川の合流点に屯田兵が入り、足もとの粘土がレンガを焼き、その川が紙の工場を呼んだ。札幌のすぐ隣にあるこの街は、地方の市の多くが人口を減らした二〇年で、人口をほぼ保ってきた。江別市の数字は、粘土と川と隣の大都市が同居する街の記録だ。
北海道の石狩平野、石狩川と千歳川が合流する平らな地に開ける市。人口は二〇〇〇年の 123,877 人から、二〇二〇年の 121,056 人へと、二〇年でほぼ横ばいを保ってきた。私 (Atlas) がここで読みたいのは「札幌のベッドタウン」 という記号ではなく、屯田兵・レンガ・製紙という来歴が、現在の人口や財政にどう翻訳されているか、という因果の筋道だ。
01 · 江別市の数字を、いまの一枚で見る
直近の国勢調査で人口は約十二万人 (二〇二〇年 121,056 人)。この市の人口は、大きな合併による段差ではなく、二〇〇〇年の 123,877 人から二〇〇五年の 125,601 人、二〇一〇年の 123,722 人、二〇一五年の 120,636 人、二〇二〇年の 121,056 人へと、二〇年で十二万人前後を保ってきた。多くの地方都市が人口を減らした二〇年で、ほぼ横ばいを保ってきた曲線だ。

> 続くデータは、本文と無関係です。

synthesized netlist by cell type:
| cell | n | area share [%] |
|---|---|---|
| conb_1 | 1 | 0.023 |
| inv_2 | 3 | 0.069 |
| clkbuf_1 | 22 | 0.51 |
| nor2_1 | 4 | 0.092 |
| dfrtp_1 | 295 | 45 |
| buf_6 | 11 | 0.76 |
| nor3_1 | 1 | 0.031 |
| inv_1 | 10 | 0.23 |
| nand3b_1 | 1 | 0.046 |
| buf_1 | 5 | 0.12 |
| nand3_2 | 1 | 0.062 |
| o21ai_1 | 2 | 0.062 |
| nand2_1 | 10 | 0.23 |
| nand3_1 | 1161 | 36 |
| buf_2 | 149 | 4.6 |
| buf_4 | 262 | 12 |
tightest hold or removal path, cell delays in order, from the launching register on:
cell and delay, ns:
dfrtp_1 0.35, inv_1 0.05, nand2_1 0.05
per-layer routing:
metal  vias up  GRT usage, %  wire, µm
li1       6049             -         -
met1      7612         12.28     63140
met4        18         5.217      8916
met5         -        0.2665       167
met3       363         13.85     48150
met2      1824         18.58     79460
<file path="config.mk">
export PLATFORM = sky130hd
export DESIGN_NAME = pipeline_ctrl
export DESIGN_NICKNAME = d
export VERILOG_FILES = /design/src/rtl/pipeline_ctrl_pkg.sv /design/src/rtl/pipeline_ctrl_sat_counter.sv /design/src/rtl/pipeline_ctrl.sv
export SDC_FILE = /design/constraint.sdc
export NUM_CORES = 1
export LEC_CHECK = 0
export BUFFER_PORTS_ARGS = -buffer_cell sky130_fd_sc_hd__buf_2
export CELL_PAD_IN_SITES_DETAIL_PLACEMENT = 0
export CELL_PAD_IN_SITES_GLOBAL_PLACEMENT = 2
export CORE_UTILIZATION = 27
export DETAILED_ROUTE_END_ITERATION = 8
export PLACE_DENSITY_LB_ADDON = 0.3
export REMOVE_ABC_BUFFERS = 1
export SKIP_CTS_REPAIR_TIMING = 1
export SLEW_MARGIN = 15
export SYNTH_ARGS = -nofsm -noshare
export SYNTH_HDL_FRONTEND = slang
export SYNTH_SLANG_ARGS = --single-unit
</file>
<file path="constraint.sdc">
create_clock -name clk -period 2.1 [get_ports clk]
set_clock_uncertainty 0.2 [all_clocks]
set_input_delay 0.21 -clock clk [delete_from_list [all_inputs] [get_ports clk]]
set_output_delay 0.21 -clock clk [all_outputs]
set_load 0.02 [all_outputs]
</file>
===== src/rtl/uart_test_pkg.sv =====
// Shared constants for the UART echo tester: FSM state codes, LFSR taps and defaults.
package uart_test_pkg;

  localparam logic [2:0] ST_IDLE    = 3'd0;
  localparam logic [2:0] ST_SEND    = 3'd1;
  localparam logic [2:0] ST_WAIT_RX = 3'd2;
  localparam logic [2:0] ST_NEXT    = 3'd3;
  localparam logic [2:0] ST_DONE    = 3'd4;

  localparam logic [7:0]  LFSR_TAPS   = 8'hB8;
  localparam logic [31:0] DEF_TIMEOUT = 32'd50000;
  localparam logic [7:0]  DEF_SEED    = 8'h5A;

  // Fibonacci step for x^8+x^6+x^5+x^4+1, shifting toward the MSB.
  function automatic logic [7:0] lfsr8_next(input logic [7:0] s);
    return {s[6:0], ^(s & LFSR_TAPS)};
  endfunction

endpackage


===== src/rtl/pattern_gen.sv =====
// Test byte source for the echo tester. Define UART_ECHO_TESTER_LFSR_EN for an
// 8-bit LFSR pattern (top N bits used); otherwise an incrementing counter from SEED.
module pattern_gen
  import uart_test_pkg::*;
#(
  parameter int unsigned N    = 8,
  parameter logic [7:0]  SEED = DEF_SEED
) (
  input  logic         sysclk,
  input  logic         reset,
  input  logic         load,
  input  logic         advance,
  output logic [N-1:0] value
);

`ifdef UART_ECHO_TESTER_LFSR_EN
  logic [7:0] lfsr;

  always_ff @(posedge sysclk) begin
    if (reset) begin
      lfsr <= '0;
    end else if (load) begin
      lfsr <= SEED;
    end else if (advance) begin
      lfsr <= lfsr8_next(lfsr);
    end
  end

  assign value = lfsr[7 -: N];
`else
  logic [N-1:0] cnt;

  always_ff @(posedge sysclk) begin
    if (reset) begin
      cnt <= '0;
    end else if (load) begin
      cnt <= N'(SEED);
    end else if (advance) begin
      cnt <= cnt + 1'b1;
    end
  end

  assign value = cnt;
`endif

endmodule


===== src/rtl/uart_echo_tester.sv =====
// Burst echo tester for my_uart: sends a byte pattern, checks each echo within TIMEOUT.
// Pattern source selected by UART_ECHO_TESTER_LFSR_EN (see pattern_gen).
module uart_echo_tester
  import uart_test_pkg::*;
#(
  parameter int unsigned N         = 8,
  parameter int unsigned NUM_BYTES = 16,
  parameter logic [31:0] TIMEOUT   = DEF_TIMEOUT,
  parameter logic [7:0]  SEED      = DEF_SEED,
  parameter int unsigned CNT_W     = 16
) (
  input  logic             sysclk,
  input  logic             reset,
  input  logic             start_i,
  output logic             tx_start_o,
  output logic [N-1:0]     tx_data_o,
  input  logic             tx_end_i,
  input  logic             rx_end_i,
  input  logic             rx_err_i,
  input  logic [N-1:0]     rx_data_i,
  output logic             busy_o,
  output logic             done_o,
  output logic             pass_o,
  output logic [CNT_W-1:0] err_cnt_o
);

  localparam int unsigned         IDX_W    = (NUM_BYTES > 1) ? $clog2(NUM_BYTES) : 1;
  localparam logic [IDX_W-1:0]    LAST_IDX = IDX_W'(NUM_BYTES - 1);
  localparam logic [31:0]         TMO_LAST = TIMEOUT - 32'd1;

  logic [2:0]       state, state_nx;
  logic [IDX_W-1:0] idx;
  logic [31:0]      timer;
  logic [CNT_W-1:0] err_cnt;
  logic             tx_done;
  logic             pass_q;
  logic             pat_load, pat_adv;
  logic [N-1:0]     pattern;
  logic             timeout_hit;
  logic             byte_bad;
  logic             last_byte;

  pattern_gen #(
    .N    (N),
    .SEED (SEED)
  ) u_pattern_gen (
    .sysclk  (sysclk),
    .reset   (reset),
    .load    (pat_load),
    .advance (pat_adv),
    .value   (pattern)
  );

  assign timeout_hit = (timer == TMO_LAST);
  assign last_byte   = (idx == LAST_IDX);
  // A received frame takes priority over a timeout landing in the same cycle.
  assign byte_bad    = rx_end_i ? (rx_err_i || (rx_data_i != pattern)) : timeout_hit;

  always_comb begin
    state_nx = state;
    pat_load = 1'b0;
    pat_adv  = 1'b0;
    case (state)
      ST_IDLE: begin
        if (start_i) begin
          state_nx = ST_SEND;
          pat_load = 1'b1;
        end
      end
      ST_SEND:    state_nx = ST_WAIT_RX;
      ST_WAIT_RX: if (rx_end_i || timeout_hit) state_nx = ST_NEXT;
      ST_NEXT: begin
        if (tx_done) begin
          if (last_byte) begin
            state_nx = ST_DONE;
          end else begin
            state_nx = ST_SEND;
            pat_adv  = 1'b1;
          end
        end
      end
      ST_DONE:    state_nx = ST_IDLE;
      default:    state_nx = ST_IDLE;
    endcase
  end

  always_ff @(posedge sysclk) begin
    if (reset) begin
      state   <= ST_IDLE;
      idx     <= '0;
      timer   <= '0;
      err_cnt <= '0;
      tx_done <= 1'b0;
      pass_q  <= 1'b0;
    end else begin
      state <= state_nx;
      case (state)
        ST_IDLE: begin
          if (start_i) begin
            idx     <= '0;
            timer   <= '0;
            err_cnt <= '0;
            pass_q  <= 1'b0;
          end
        end
        ST_WAIT_RX: begin
          timer <= timer + 32'd1;
          if ((rx_end_i || timeout_hit) && byte_bad && (err_cnt != '1)) begin
            err_cnt <= err_cnt + 1'b1;
          end
        end
        ST_NEXT: begin
          // pass_o is updated on the edge into DONE so it lines up with done_o.
          if (tx_done) begin
            if (last_byte) begin
              pass_q <= (err_cnt == '0);
            end else begin
              idx   <= idx + 1'b1;
              timer <= '0;
            end
          end
        end
        default: ;
      endcase

      if (state_nx == ST_SEND) begin
        tx_done <= 1'b0;
      end else if ((state != ST_IDLE) && tx_end_i) begin
        tx_done <= 1'b1;
      end
    end
  end

  assign tx_start_o = (state == ST_SEND);
  assign tx_data_o  = pattern;
  assign busy_o     = (state != ST_IDLE);
  assign done_o     = (state == ST_DONE);
  assign pass_o     = pass_q;
  assign err_cnt_o  = err_cnt;

endmodule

中身を見ると、札幌に隣り合う街らしい姿が出る。六五歳以上の割合は二〇〇〇年の 15.2% から二〇二〇年の 30.4% へと、二〇年で倍に上がった。子育て世帯の割合は二〇二〇年で 18.2%、保育の待機児童は二〇二四年に九人、二〇二五年に五人と、ゼロではないが少数で推移する。財政力指数は二〇二三年度に 0.52 と、自前の税収で歳出の半分ほどを賄える、地方都市としては中位の水準にある。レンガと紙の街が、人口をほぼ保ちながら高齢化を急に深める姿が数字に出ている。なぜこの形なのかは、屯田兵とレンガの来歴を遡らないと読めない。

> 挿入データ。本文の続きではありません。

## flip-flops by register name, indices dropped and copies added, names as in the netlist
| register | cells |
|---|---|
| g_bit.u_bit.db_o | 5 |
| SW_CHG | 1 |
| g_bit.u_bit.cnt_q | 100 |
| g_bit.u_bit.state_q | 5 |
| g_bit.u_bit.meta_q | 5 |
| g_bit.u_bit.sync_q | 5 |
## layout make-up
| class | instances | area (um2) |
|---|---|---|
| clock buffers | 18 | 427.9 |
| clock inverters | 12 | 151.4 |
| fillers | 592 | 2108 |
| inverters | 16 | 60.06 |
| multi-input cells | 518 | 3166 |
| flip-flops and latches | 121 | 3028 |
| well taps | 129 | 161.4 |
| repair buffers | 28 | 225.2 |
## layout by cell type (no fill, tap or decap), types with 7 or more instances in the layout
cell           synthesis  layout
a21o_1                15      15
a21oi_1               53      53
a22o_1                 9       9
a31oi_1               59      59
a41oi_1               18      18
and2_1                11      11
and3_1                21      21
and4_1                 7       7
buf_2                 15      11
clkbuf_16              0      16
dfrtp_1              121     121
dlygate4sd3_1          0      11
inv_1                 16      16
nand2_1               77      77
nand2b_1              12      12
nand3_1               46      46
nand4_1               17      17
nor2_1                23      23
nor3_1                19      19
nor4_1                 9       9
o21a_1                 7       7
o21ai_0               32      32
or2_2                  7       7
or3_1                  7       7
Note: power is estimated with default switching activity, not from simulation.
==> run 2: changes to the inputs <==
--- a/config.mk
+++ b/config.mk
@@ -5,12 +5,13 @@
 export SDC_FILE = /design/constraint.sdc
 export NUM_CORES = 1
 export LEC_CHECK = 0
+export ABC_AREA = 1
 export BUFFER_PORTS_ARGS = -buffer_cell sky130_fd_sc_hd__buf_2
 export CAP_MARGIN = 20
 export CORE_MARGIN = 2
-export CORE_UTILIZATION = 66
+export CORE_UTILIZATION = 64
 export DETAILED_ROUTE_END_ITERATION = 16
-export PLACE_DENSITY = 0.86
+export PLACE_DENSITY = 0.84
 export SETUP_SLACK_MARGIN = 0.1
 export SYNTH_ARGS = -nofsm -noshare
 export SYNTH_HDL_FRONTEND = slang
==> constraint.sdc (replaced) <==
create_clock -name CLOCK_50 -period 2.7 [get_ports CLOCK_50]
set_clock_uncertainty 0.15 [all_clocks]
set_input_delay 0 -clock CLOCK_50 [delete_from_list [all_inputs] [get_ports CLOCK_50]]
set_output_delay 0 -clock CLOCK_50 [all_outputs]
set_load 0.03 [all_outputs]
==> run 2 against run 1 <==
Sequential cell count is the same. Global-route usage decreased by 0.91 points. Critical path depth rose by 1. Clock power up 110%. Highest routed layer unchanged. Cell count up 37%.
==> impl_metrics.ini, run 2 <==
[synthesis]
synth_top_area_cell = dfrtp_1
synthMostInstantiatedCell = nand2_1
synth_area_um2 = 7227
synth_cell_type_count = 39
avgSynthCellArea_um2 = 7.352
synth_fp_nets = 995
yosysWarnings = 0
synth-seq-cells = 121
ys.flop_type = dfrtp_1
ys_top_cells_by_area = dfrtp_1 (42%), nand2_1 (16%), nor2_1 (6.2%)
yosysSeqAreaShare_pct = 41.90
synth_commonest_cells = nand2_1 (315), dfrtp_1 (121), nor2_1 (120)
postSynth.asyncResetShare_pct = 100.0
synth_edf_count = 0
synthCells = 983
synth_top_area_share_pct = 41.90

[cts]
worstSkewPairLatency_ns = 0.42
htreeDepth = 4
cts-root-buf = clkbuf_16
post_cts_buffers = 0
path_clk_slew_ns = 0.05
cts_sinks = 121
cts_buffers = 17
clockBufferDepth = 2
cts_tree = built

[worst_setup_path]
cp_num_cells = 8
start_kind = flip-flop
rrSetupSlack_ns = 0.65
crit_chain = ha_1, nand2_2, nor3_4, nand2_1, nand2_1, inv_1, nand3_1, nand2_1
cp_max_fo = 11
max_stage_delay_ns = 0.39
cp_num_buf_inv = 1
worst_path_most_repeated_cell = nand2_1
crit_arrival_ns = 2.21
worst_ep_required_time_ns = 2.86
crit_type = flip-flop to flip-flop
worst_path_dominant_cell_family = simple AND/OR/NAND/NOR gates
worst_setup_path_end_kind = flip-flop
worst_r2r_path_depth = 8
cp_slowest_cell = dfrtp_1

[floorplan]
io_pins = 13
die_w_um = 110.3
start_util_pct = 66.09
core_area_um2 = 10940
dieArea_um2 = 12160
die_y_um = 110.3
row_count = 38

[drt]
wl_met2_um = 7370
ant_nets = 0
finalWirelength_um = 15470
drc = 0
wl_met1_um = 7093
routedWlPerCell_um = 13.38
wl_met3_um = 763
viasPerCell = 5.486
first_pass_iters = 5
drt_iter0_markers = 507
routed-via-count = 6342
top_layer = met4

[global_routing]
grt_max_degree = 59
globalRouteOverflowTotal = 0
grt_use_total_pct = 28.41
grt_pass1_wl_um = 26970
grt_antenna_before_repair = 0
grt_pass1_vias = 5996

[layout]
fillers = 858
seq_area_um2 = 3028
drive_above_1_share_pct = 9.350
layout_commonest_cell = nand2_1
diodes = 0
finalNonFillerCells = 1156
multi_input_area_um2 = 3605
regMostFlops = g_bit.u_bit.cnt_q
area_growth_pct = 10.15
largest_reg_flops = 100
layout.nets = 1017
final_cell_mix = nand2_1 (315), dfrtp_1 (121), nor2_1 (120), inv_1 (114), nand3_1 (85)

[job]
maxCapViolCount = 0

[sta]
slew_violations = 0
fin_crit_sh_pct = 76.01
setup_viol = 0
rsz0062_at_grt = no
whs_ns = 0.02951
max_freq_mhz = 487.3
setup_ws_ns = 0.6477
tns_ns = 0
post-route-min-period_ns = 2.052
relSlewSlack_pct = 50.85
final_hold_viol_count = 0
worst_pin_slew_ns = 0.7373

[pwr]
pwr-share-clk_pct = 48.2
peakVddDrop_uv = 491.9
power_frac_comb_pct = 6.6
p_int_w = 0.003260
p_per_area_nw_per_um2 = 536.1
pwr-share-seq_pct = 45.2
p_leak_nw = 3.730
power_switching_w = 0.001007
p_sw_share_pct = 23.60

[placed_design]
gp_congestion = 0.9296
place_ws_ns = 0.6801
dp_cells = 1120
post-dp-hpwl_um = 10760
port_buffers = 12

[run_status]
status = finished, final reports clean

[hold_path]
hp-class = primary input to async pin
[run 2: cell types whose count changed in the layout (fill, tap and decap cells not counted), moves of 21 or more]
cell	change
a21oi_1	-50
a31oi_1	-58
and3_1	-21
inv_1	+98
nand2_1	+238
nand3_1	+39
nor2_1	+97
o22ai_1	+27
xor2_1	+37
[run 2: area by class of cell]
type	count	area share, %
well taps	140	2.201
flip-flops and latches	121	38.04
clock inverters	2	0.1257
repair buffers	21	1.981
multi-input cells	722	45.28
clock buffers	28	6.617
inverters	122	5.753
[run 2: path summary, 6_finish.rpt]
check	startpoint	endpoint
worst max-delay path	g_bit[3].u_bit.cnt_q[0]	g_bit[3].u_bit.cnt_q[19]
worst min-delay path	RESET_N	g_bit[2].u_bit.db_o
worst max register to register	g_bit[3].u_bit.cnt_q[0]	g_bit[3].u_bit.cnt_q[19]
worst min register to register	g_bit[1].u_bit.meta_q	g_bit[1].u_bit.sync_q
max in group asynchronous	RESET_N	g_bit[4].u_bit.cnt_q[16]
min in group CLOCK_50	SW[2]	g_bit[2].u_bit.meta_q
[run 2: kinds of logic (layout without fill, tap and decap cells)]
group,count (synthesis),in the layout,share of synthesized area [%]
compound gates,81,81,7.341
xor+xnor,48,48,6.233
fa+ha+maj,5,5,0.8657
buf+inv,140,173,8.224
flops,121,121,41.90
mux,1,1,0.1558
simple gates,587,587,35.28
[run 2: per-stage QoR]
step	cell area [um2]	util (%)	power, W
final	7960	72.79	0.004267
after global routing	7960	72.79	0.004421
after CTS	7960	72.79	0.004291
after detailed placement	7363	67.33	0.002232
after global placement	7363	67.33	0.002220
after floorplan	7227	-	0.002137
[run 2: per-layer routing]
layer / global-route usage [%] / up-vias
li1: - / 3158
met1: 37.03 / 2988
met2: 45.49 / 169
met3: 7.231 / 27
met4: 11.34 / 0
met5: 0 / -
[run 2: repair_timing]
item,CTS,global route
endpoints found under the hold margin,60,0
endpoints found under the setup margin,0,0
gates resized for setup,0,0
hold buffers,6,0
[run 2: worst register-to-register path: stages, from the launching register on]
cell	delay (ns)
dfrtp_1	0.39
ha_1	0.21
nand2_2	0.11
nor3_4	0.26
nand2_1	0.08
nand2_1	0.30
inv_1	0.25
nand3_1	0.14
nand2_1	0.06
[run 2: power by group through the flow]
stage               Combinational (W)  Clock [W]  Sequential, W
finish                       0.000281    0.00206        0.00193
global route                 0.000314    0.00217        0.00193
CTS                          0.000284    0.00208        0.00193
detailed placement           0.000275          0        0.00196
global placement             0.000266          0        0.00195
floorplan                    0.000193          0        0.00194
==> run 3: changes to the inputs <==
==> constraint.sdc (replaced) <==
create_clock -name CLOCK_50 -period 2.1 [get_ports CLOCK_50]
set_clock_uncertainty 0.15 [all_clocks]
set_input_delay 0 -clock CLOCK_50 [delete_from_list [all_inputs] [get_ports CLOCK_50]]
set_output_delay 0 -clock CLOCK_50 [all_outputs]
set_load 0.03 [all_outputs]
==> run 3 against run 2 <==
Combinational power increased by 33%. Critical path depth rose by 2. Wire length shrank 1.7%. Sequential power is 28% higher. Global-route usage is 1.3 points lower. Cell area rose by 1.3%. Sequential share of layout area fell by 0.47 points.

出典: 総務省 国勢調査 / 総務省 地方財政状況調査 (財政力指数) / こども家庭庁 保育所等関連状況取りまとめ / 国土交通省 不動産情報ライブラリ
02 · 屯田兵・野幌の粘土のレンガ・石狩川の製紙 — 数字の背後にある来歴
江別の骨格は、石狩川と千歳川が合流する平らな地という地理と、そこで重ねられた開拓と工業によって据えられている。古い層は、開拓である。一八七八 (明治一一) 年、二つの川が合流する江別太に屯田兵が入植し、江別村が生まれた。北の原野を切り拓く屯田兵の村として、この街は始まった。
その開拓の地で、足もとの土が一つの産業を生む。この一帯では、レンガに適した野幌の粘土が豊富に採れた。加えて石狩川の舟運が、製品を運び出す道となった。一八九一 (明治二四) 年ごろからレンガの製造が始まり、一八九八 (明治三一) 年には大規模なレンガ工場が操業して、江別はレンガの一大産地となった。足もとの粘土という地理の条件が、レンガという産物に翻訳された ── 経済地理でいう、自然の条件が固有の産業を生む例である。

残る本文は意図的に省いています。